Degradation of decorin by matrix metalloproteinases: Identification of the cleavage sites, kinetic analyses and transforming growth factor-β1 release

Decorin (DCN) is a ubiquitous proteoglycan comprised of a core protein attached to a single dermatan/chondroitin sulphate glycosaminoglycan chain. It may play a role in regulation of collagen fibrillogenesis and function as a reservoir of transforming growth factor β (TGF-β) in the extracellular milieu. We have examined the susceptibility of DCN to five different matrix metalloproteinases (MMPs): MMP-1 (tissue collagenase), MMP-2 (gelatinase A), MMP-3 (stromelysin 1), MMP-7 (matrilysin) and MMP-9 (gelatinase B). MMP-2 and MMP-3 digest DCN into seven major fragments in a similar pattern. The N-terminal sequence of the two fragments generated by MMP-2 and MMP-3 is Leu²¹¹-Lys-Gly-Leu-Asn, but that of the others is Asp¹-Glu-Ala-Ser-Gly.

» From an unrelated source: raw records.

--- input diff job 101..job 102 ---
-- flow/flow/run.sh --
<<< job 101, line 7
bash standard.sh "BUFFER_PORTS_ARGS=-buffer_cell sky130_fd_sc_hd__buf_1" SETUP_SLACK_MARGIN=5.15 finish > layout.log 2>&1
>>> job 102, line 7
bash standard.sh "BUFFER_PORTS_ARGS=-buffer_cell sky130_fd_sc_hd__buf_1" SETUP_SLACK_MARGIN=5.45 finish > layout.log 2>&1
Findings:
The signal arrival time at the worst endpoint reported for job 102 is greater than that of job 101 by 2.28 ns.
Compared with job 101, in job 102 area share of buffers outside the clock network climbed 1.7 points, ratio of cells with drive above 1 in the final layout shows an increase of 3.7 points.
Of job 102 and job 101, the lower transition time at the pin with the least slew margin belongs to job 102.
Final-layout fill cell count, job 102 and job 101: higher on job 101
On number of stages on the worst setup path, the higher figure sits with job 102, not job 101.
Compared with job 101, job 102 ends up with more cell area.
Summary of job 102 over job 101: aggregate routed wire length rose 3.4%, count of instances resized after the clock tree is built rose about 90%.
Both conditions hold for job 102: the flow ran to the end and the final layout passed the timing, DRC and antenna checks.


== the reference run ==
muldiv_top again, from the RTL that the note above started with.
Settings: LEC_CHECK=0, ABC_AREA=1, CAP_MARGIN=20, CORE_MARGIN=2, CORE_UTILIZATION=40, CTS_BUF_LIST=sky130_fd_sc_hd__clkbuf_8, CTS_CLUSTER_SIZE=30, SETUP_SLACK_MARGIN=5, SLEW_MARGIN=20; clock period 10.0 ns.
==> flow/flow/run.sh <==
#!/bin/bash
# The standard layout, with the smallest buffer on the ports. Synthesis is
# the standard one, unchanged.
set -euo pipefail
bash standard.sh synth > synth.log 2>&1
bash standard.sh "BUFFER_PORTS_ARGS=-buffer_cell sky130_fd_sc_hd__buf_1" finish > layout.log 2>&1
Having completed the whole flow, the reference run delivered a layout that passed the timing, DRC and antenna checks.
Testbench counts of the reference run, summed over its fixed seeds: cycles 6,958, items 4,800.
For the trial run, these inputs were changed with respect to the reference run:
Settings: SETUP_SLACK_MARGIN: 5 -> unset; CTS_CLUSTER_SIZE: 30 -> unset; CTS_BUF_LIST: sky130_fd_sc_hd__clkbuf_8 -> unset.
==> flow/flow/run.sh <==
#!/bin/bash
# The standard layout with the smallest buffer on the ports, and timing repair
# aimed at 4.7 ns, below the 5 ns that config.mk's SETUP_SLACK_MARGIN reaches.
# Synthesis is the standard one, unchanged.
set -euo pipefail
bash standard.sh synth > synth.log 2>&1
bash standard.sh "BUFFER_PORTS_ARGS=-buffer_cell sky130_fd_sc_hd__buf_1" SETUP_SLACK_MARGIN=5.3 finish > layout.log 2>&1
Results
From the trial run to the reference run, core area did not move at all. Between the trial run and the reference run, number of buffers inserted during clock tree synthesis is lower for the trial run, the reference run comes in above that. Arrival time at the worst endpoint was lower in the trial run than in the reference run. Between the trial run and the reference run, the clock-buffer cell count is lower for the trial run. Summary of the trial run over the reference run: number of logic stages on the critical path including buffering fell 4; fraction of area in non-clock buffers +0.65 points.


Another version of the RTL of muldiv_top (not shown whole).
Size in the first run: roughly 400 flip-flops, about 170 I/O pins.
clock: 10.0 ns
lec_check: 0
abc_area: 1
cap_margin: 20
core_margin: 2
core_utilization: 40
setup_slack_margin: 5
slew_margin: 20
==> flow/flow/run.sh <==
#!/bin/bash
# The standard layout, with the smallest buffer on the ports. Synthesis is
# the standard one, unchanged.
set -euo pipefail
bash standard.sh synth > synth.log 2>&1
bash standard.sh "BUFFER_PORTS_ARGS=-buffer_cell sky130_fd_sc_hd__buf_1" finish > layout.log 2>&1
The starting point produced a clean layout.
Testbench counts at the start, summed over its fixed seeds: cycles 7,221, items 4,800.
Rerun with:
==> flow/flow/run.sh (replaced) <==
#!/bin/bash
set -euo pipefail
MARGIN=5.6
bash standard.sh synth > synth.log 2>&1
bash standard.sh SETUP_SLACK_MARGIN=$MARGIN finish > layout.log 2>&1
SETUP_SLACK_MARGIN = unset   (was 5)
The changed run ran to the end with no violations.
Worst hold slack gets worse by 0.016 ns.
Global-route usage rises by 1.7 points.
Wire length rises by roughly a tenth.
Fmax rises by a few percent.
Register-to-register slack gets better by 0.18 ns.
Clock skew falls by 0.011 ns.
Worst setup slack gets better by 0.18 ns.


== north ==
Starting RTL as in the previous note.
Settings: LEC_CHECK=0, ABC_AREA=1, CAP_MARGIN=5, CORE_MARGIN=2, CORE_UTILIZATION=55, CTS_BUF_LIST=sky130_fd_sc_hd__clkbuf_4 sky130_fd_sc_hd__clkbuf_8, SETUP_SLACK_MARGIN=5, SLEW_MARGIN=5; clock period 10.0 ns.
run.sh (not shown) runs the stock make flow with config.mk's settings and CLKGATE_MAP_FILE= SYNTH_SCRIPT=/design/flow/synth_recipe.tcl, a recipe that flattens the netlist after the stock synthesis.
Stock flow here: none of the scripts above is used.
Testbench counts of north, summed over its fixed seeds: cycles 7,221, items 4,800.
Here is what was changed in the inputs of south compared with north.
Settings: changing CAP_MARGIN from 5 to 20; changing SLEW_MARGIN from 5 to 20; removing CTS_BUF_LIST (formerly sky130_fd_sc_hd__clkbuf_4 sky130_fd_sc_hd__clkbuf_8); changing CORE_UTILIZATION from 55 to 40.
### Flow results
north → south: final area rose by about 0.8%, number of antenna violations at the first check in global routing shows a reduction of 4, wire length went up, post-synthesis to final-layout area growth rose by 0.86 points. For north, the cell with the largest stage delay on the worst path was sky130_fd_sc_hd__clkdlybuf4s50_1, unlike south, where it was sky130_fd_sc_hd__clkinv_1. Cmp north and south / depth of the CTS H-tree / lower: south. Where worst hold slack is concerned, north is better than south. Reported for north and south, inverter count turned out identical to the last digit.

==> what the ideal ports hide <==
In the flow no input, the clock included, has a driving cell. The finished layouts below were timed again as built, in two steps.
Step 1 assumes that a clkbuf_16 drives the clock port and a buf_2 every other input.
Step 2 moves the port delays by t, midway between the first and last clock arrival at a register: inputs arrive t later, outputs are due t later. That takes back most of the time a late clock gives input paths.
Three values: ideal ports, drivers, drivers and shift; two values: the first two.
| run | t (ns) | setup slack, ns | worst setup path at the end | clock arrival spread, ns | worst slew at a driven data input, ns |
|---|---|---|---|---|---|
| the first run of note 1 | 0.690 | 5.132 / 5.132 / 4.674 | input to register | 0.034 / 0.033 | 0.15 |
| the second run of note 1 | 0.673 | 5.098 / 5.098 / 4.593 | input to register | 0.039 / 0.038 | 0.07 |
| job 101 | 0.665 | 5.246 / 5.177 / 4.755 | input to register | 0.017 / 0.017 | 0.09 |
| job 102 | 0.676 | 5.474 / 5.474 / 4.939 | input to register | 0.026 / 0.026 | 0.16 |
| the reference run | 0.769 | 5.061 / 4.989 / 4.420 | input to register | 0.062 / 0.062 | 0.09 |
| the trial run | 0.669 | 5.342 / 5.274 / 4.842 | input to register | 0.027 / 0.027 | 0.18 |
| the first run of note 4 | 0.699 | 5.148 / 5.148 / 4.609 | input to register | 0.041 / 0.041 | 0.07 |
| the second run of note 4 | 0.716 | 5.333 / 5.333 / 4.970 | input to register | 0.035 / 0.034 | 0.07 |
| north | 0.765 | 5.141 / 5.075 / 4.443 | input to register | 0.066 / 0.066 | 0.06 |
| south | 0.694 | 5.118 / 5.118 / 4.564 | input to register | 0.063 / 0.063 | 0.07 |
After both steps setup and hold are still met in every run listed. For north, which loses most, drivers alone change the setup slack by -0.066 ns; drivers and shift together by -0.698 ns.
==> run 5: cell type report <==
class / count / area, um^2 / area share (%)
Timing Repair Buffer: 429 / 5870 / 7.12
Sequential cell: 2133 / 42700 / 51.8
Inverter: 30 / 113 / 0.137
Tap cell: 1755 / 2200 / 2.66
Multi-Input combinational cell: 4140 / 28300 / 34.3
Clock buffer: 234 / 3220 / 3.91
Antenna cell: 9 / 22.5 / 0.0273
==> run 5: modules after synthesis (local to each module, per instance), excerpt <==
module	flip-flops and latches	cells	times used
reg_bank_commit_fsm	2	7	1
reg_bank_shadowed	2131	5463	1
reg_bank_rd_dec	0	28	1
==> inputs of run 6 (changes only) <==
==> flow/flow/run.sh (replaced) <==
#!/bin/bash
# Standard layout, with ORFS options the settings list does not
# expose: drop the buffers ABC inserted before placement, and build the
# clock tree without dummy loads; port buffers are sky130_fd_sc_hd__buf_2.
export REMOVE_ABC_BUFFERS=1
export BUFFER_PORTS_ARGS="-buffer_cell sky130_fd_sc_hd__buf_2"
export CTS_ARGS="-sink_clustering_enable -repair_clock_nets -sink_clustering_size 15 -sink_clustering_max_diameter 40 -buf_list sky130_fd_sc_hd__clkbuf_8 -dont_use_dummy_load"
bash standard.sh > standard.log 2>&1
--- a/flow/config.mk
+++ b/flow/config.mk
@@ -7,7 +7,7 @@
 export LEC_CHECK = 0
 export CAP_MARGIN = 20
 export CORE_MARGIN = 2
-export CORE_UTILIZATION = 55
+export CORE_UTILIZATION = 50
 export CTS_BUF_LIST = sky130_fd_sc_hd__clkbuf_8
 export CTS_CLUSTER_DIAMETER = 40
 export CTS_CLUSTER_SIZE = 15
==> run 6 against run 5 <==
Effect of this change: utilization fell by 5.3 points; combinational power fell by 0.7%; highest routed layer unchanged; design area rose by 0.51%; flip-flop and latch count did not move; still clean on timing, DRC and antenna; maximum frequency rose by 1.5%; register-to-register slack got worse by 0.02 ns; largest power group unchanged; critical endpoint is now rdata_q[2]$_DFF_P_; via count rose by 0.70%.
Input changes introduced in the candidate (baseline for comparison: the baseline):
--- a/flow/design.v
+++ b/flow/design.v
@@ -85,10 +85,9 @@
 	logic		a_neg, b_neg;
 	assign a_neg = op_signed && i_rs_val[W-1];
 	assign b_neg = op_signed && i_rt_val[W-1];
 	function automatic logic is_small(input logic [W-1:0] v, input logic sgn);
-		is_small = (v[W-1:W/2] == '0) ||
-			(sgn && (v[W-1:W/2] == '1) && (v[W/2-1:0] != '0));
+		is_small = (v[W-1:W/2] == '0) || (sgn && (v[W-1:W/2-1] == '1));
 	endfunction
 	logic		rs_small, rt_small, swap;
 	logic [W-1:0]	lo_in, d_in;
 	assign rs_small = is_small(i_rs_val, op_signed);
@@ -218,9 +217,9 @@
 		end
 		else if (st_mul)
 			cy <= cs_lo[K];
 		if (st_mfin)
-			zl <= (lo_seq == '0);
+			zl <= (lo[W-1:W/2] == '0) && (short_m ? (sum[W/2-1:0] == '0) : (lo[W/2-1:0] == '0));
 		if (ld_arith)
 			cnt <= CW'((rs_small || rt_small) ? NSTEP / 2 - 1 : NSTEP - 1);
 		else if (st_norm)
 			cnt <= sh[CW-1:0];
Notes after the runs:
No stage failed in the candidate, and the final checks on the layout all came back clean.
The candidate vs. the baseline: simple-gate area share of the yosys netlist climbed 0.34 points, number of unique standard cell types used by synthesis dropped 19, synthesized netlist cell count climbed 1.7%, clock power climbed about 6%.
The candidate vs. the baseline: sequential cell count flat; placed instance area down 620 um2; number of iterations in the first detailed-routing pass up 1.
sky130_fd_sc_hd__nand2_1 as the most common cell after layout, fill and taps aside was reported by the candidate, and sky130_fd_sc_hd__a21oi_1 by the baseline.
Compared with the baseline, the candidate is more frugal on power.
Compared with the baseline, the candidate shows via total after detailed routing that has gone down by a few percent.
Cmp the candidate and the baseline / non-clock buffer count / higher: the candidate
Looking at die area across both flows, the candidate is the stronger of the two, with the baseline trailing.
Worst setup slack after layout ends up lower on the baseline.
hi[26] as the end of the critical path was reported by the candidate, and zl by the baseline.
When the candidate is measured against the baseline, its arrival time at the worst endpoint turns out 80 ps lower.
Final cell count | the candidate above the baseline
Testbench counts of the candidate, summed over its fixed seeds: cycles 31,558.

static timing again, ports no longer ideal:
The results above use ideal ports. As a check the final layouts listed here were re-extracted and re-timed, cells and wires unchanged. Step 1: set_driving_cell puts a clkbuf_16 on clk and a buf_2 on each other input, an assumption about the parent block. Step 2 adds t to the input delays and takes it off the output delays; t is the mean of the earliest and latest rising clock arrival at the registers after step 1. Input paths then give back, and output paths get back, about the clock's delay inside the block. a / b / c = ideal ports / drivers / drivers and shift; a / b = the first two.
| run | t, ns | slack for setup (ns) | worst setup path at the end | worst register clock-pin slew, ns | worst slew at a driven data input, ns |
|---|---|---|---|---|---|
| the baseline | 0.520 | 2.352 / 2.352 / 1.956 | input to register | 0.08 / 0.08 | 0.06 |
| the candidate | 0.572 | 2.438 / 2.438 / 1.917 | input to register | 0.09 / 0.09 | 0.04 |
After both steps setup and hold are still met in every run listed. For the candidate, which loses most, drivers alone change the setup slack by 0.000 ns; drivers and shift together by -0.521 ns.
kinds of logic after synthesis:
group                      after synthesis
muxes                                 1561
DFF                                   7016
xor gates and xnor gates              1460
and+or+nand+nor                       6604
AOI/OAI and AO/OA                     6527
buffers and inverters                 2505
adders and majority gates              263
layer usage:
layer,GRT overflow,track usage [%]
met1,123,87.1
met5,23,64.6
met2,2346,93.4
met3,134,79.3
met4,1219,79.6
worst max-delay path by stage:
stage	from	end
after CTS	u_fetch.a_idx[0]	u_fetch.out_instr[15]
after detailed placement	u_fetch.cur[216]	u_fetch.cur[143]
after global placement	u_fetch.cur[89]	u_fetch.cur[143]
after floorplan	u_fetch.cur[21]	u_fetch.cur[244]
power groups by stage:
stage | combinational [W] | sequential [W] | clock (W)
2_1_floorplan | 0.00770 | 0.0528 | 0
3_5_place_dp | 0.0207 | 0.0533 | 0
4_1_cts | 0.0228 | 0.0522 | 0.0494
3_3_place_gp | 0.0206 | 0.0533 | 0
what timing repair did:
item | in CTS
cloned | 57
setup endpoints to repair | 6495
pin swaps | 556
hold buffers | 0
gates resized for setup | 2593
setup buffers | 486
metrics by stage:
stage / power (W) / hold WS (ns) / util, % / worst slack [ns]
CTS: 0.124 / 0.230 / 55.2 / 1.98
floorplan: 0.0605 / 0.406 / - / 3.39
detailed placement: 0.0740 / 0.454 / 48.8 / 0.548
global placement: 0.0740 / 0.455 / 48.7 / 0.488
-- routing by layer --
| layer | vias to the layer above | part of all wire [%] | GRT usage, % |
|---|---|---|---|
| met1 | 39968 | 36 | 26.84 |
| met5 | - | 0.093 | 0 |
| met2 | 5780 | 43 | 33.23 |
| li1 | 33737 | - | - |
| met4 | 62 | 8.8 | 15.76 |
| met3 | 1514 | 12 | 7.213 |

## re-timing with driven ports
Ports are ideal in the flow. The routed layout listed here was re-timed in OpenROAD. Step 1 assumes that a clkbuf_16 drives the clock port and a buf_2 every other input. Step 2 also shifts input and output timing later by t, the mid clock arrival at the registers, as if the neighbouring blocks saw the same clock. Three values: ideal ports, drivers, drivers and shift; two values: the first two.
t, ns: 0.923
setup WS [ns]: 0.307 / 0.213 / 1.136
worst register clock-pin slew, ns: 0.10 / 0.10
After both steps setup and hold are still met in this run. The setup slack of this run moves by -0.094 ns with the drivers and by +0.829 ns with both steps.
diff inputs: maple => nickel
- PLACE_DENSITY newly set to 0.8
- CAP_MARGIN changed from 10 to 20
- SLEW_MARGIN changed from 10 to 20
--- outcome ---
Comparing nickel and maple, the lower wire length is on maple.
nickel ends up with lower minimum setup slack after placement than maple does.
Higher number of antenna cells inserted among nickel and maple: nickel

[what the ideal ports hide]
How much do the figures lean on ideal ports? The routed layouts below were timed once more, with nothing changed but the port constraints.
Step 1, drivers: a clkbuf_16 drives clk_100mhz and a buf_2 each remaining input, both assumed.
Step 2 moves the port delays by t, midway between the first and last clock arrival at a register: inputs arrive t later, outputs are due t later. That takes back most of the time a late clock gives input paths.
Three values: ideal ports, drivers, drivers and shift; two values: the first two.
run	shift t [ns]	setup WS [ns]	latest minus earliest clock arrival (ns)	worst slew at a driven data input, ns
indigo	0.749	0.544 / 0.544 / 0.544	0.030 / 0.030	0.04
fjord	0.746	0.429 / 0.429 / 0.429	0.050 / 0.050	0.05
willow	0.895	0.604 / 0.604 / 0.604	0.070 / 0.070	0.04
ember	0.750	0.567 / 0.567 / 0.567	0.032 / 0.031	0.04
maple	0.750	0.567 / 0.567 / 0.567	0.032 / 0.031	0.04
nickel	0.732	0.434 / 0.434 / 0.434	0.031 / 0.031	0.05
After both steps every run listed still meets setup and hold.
Source: an optimization exercise on an open RTL-to-GDS flow (aim: small area). Production flows keep margins and buffers that such runs may drop.
The RTL was checked by simulation tests, not by an equivalence proof against the original design.
No activity file was given, so power comes from the tool's default toggle rates.

==> harbor <==
Design reg_file_2r1w, start of the top module:
module reg_file_2r1w #(
  parameter int N      = 32,
  parameter int ADDR_W = 5
) (
  input  logic              clk,
  input  logic              rst,
  input  logic [ADDR_W-1:0] rd_addr0,
  input  logic [ADDR_W-1:0] rd_addr1,
  output logic [N-1:0]      rd_data0,
  output logic [N-1:0]      rd_data1,
  input  logic              wr_ena,
  input  logic [ADDR_W-1:0] wr_addr,
  input  logic [N-1:0]      wr_data
);
==> module rf_aoi222, before the edit <==
module rf_aoi222 (
  input  logic a1, b1, a2, b2, a3, b3,
  output logic y_n
);
  assign y_n = !((a1 && b1) || (a2 && b2) || (a3 && b3));
endmodule
==> module rf_ao221, before the edit <==
module rf_ao221 (
  input  logic a1, b1, a2, b2, c1,
  output logic y
);
  assign y = (a1 && b1) || (a2 && b2) || c1;
endmodule
==> module rf_nand4, before the edit <==
module rf_nand4 (
  input  logic a, b, c, d,
  output logic y
);
  assign y = !(a && b && c && d);
endmodule
==> module rf_nand2, before the edit <==
module rf_nand2 (
  input  logic a, b,
  output logic y
);
  assign y = !(a && b);
endmodule
==> module rf_or3, before the edit <==
module rf_or3 (
  input  logic a, b, c,
  output logic y
);
  assign y = a || b || c;
endmodule
==> module rf_ao21, before the edit <==
module rf_ao21 (
  input  logic a1, a2, b1,
  output logic y
);
  assign y = (a1 && a2) || b1;
endmodule
==> module rf_and3, before the edit <==
module rf_and3 (
  input  logic a, b, c,
  output logic y
);
  assign y = a && b && c;
endmodule
==> module rf_rd_bit, before the edit <==
module rf_rd_bit (
  input  logic [31:0] sel,
  input  logic [31:0] d,
  output logic        y
);
  logic [9:0] p_n;
  logic       q0, q1, q2, r;
  for (genvar g = 0; g < 10; g++) begin : g_aoi
    rf_aoi222 u_aoi (
      .a1(sel[3*g]),   .b1(d[3*g]),
      .a2(sel[3*g+1]), .b2(d[3*g+1]),
      .a3(sel[3*g+2]), .b3(d[3*g+2]),
      .y_n(p_n[g]));
  end
  rf_nand4 u_q0 (.a(p_n[0]), .b(p_n[1]), .c(p_n[2]), .d(p_n[3]), .y(q0));
  rf_nand4 u_q1 (.a(p_n[4]), .b(p_n[5]), .c(p_n[6]), .d(p_n[7]), .y(q1));
  rf_nand2 u_q2 (.a(p_n[8]), .b(p_n[9]), .y(q2));
  rf_ao221 u_r  (.a1(sel[30]), .b1(d[30]), .a2(sel[31]), .b2(d[31]), .c1(q2), .y(r));
  rf_or3   u_y  (.a(q0), .b(q1), .c(r), .y(y));
endmodule
What follows belongs to an exercise in optimizing a design on an open flow for small area, a short achievable clock period and few clock cycles; a production flow would make more cautious choices. Only simulation tests tie the RTL to the original design; equivalence was not proved. Power is estimated from default activity; no workload was simulated.

===== flow/flow/run.sh =====
#!/bin/bash
# The standard layout, with the clock tree built from fewer, larger
# sink clusters and without dummy loads
set -euo pipefail
export CTS_ARGS="-sink_clustering_enable -repair_clock_nets -sink_clustering_size 30 -sink_clustering_max_diameter 45 -buf_list sky130_fd_sc_hd__clkbuf_16 -dont_use_dummy_load"
bash standard.sh finish > standard.log 2>&1

===== flow/config.mk =====
export PLATFORM = sky130hd
export DESIGN_NAME = median_filter_top
export DESIGN_NICKNAME = median_filter_top
export VERILOG_FILES = /design/flow/design.v
export SDC_FILE = /design/flow/constraint.sdc
export NUM_CORES = 4
export LEC_CHECK = 0
export ABC_CLOCK_PERIOD_IN_PS = 2500
export CAP_MARGIN = 20
export CORE_MARGIN = 2
export CORE_UTILIZATION = 55
export CTS_CLUSTER_DIAMETER = 50
export CTS_CLUSTER_SIZE = 25
export PLACE_DENSITY = 0.65
export SETUP_SLACK_MARGIN = 4.2
export SLEW_MARGIN = 20

===== flow/constraint.sdc =====
create_clock -name core_clock -period 6.0 [get_ports {CLK}]
set_input_delay 1.2000 -clock core_clock [delete_from_list [all_inputs] [get_ports {CLK}]]
set_output_delay 1.2000 -clock core_clock [all_outputs]
set_load 0.01 [all_outputs]

===== flow/standard.sh =====
#!/bin/bash
# synth_recipe.tcl (not shown) runs the flow's synth.tcl, then flattens the netlist and writes it again
# the make line also repeats each setting of config.mk as NAME=value (left out here)
make -C /OpenROAD-flow-scripts/flow DESIGN_CONFIG=/design/flow/config.mk WORK_HOME=/design/flow/orfs CLKGATE_MAP_FILE= SYNTH_SCRIPT=/design/flow/synth_recipe.tcl "${@:-finish}"

===== flow/design.v =====
package median_pkg;
  localparam int IMG_W = 16;
  localparam int IMG_H = 16;
  localparam int RING = 2 * IMG_W + 3;
  typedef logic [7:0] pixel_t;
endpackage
module frame_store (
  input  logic                CLK,
  input  logic                take,
  input  logic                zero,    
  input  median_pkg::pixel_t  din,
  output median_pkg::pixel_t  tap0,    
  output median_pkg::pixel_t  tap1,    
  output median_pkg::pixel_t  tap2     
);
  localparam int W = median_pkg::IMG_W;
  median_pkg::pixel_t ring [median_pkg::RING];
  always_ff @(posedge CLK) begin
    ring[0] <= take ? din : ring[median_pkg::RING - 1];
    for (int i = 1; i < median_pkg::RING; i++) begin
      ring[i] <= ring[i - 1];
    end
    if (zero) begin
      ring[W + 1] <= '0;
    end
  end
  assign tap0 = ring[0];
  assign tap1 = ring[W];
  assign tap2 = ring[2 * W];
endmodule
module column_history (
  input  median_pkg::pixel_t t, m, b,
  input  logic               no_bot,
  output median_pkg::pixel_t lo, mid, hi
);
  logic tm, tb, mb, tb_e, mb_e;
  pix_ge u_tm (.a(t), .b(m), .y(tm));
  pix_ge u_tb (.a(t), .b(b), .y(tb));
  pix_ge u_mb (.a(m), .b(b), .y(mb));
  assign tb_e = tb || no_bot;
  assign mb_e = mb || no_bot;
  assign lo  = (tb_e && mb_e) ? b : !tm ? t : m;
  assign hi  = (tm && tb_e) ? t : mb_e ? m : b;
  assign mid = (tm != tb_e) ? t : (tm == mb_e) ? m : b;
endmodule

MMP-7 cleaves DCN into three major fragments which have the N-termini Asp¹-Glu-Ala-Ser-Gly, Glu²-Ala-Ser-Gly-Ile and Leu²⁴⁴-His-Leu-Asp-Asn. Activities of MMP-1 and MMP-9 against DCN are negligible. The values of K(m) for the MMPs capable of degrading DCN are very similar (10-12 μM), but the k(cat)/K(m) value for MMP-7 (30.5 μM^-1.h^-1) is 4.5-fold higher than those for MMP-2 and MMP-3. Incubation of a DCN-TGF-β1 complex with MMP-2, -3 or -7 results in release of TGF-β1 from the complex. These data indicate proteolytic degradation of DCN by MMP-2, MMP-3 and MMP-7, and suggest the possibility that, under pathophysiological conditions, the digestion by the MMPs may induce tissue reactions mediated by TGF-β1 released from DCN in the connective tissues.